● Problem description:
In the records below, find the line that contains "drt_iter0_drc: 1949" and the line that contains "post_cts_buffers: 0", then retype exactly those two lines and every line between them.
##### Provided records #####
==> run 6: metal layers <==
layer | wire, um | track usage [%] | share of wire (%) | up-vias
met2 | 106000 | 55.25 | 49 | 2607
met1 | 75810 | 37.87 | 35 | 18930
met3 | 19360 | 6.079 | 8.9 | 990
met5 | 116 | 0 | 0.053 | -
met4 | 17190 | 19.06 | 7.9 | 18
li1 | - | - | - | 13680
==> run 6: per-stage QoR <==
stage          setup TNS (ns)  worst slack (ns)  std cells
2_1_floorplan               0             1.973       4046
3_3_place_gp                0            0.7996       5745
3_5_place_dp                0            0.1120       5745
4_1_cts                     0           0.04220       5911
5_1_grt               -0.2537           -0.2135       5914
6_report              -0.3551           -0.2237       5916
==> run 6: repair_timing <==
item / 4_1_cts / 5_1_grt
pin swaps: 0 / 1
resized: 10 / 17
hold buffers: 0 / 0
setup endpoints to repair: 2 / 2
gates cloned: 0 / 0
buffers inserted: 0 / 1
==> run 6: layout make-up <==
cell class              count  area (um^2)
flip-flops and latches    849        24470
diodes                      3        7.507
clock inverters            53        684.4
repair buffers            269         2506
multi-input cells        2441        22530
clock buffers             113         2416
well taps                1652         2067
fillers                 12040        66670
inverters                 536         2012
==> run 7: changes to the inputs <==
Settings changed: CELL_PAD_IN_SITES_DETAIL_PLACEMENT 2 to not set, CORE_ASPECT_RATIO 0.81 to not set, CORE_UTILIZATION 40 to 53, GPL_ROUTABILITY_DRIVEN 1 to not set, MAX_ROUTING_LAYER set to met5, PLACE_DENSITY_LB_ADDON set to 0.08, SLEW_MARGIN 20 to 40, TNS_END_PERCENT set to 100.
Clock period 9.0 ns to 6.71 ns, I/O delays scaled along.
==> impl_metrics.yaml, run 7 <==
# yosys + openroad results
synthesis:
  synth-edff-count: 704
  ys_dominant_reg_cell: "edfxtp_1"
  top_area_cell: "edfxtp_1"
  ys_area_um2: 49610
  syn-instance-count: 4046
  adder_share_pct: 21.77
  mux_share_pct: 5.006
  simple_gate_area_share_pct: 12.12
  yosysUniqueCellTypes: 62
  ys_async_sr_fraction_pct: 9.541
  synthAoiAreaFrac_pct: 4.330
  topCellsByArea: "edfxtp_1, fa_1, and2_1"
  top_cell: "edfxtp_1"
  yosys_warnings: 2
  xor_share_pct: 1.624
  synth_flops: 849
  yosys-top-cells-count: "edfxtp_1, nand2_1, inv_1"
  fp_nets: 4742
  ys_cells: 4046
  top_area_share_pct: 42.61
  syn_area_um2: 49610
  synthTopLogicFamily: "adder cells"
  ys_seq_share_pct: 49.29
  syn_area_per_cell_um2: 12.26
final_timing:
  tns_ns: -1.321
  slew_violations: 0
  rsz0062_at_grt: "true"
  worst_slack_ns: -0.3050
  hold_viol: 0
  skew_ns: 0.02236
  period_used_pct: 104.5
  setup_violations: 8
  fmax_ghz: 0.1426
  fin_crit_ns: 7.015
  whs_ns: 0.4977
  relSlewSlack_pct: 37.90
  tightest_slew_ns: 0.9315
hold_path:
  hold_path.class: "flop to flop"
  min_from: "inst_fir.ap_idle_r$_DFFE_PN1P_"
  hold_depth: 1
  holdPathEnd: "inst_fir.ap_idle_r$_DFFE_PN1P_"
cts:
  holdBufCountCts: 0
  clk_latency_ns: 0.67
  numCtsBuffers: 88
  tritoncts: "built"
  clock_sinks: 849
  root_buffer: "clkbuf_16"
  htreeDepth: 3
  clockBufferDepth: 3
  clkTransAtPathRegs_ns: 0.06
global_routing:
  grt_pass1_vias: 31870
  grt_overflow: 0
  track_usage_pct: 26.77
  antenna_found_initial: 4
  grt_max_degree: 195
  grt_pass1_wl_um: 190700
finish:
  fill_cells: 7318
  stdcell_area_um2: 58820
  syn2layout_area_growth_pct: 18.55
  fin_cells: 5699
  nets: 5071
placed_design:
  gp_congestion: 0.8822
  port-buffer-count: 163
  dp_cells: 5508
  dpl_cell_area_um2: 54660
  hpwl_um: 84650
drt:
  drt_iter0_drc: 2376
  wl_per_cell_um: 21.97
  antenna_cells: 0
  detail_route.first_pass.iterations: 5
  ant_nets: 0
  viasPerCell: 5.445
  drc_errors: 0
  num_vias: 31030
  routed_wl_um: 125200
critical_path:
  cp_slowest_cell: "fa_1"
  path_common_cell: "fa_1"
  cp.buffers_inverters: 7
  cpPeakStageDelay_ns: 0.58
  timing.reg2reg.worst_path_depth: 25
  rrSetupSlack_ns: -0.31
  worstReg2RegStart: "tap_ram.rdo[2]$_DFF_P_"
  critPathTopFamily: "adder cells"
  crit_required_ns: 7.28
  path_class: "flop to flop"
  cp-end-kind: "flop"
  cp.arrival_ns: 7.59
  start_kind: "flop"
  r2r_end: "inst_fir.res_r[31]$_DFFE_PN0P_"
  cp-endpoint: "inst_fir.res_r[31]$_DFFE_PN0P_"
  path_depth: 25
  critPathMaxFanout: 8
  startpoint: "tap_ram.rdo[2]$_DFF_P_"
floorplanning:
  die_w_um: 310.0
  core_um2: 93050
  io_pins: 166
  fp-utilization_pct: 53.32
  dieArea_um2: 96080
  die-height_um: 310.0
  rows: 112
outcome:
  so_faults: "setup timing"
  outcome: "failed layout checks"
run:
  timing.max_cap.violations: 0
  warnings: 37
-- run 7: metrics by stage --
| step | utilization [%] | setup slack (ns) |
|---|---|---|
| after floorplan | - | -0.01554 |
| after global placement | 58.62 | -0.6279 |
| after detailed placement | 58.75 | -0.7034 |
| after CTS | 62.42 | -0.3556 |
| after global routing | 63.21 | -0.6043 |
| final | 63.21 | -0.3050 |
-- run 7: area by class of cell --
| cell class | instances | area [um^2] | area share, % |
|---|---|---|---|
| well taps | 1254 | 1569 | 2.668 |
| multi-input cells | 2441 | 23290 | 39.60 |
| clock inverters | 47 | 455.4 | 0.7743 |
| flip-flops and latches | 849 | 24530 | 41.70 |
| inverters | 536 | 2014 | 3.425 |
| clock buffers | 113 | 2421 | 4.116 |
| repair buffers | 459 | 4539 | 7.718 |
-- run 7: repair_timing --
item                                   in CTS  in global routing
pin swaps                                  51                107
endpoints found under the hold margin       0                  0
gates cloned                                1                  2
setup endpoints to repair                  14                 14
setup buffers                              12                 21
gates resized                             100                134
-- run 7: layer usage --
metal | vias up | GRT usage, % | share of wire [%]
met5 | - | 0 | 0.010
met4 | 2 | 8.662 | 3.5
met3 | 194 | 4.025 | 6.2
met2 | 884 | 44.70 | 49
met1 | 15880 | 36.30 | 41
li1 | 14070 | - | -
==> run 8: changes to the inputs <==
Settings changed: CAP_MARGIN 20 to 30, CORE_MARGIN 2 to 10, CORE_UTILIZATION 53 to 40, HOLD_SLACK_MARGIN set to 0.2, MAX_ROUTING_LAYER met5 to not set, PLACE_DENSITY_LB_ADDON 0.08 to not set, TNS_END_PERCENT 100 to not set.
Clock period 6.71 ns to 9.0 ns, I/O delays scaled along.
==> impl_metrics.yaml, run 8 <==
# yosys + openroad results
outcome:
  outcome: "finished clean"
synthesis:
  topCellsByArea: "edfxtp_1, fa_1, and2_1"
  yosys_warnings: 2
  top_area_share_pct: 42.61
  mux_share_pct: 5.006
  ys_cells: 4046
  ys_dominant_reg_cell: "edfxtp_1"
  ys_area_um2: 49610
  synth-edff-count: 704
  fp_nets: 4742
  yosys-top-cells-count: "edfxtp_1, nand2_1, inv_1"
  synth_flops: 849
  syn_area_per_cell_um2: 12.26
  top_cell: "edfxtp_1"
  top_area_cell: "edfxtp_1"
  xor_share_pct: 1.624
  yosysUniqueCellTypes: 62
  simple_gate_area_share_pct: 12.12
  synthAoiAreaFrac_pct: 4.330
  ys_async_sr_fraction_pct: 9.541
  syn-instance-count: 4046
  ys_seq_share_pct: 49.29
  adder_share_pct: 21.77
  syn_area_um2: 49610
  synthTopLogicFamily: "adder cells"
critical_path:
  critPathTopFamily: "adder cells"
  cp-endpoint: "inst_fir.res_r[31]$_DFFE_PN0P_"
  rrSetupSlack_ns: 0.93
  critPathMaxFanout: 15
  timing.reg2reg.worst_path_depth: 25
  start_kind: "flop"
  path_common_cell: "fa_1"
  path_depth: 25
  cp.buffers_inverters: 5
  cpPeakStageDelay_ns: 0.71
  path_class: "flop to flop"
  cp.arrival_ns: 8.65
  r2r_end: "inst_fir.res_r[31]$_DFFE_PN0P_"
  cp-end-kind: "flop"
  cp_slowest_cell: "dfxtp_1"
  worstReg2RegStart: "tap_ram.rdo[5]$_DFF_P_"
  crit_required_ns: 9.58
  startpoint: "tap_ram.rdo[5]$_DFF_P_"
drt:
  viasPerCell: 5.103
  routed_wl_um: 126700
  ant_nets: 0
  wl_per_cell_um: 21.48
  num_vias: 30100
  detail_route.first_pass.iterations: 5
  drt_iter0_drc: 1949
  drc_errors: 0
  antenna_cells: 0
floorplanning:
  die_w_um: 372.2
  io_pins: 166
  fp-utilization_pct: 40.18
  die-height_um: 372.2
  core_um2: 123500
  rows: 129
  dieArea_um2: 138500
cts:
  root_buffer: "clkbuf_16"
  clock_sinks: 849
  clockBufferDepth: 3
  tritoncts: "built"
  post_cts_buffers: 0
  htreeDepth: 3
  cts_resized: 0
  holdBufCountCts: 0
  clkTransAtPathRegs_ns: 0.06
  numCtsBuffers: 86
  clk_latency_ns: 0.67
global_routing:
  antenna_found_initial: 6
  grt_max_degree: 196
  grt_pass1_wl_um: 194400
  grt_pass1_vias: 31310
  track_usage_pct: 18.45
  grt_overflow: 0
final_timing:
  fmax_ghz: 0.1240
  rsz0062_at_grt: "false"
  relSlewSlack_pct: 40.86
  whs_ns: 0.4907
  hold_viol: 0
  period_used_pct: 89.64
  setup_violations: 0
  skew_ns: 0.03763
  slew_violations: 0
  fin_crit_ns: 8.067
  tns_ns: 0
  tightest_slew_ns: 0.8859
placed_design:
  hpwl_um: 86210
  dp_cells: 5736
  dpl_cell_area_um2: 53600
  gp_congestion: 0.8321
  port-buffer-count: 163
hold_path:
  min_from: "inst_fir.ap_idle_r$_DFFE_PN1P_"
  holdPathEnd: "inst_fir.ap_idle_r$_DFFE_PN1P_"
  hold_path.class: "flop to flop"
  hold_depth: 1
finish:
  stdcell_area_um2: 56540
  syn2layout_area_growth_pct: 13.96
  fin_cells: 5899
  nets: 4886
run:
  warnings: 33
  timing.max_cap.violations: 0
#####
● Response:
  drt_iter0_drc: 1949
  drc_errors: 0
  antenna_cells: 0
floorplanning:
  die_w_um: 372.2
  io_pins: 166
  fp-utilization_pct: 40.18
  die-height_um: 372.2
  core_um2: 123500
  rows: 129
  dieArea_um2: 138500
cts:
  root_buffer: "clkbuf_16"
  clock_sinks: 849
  clockBufferDepth: 3
  tritoncts: "built"
  post_cts_buffers: 0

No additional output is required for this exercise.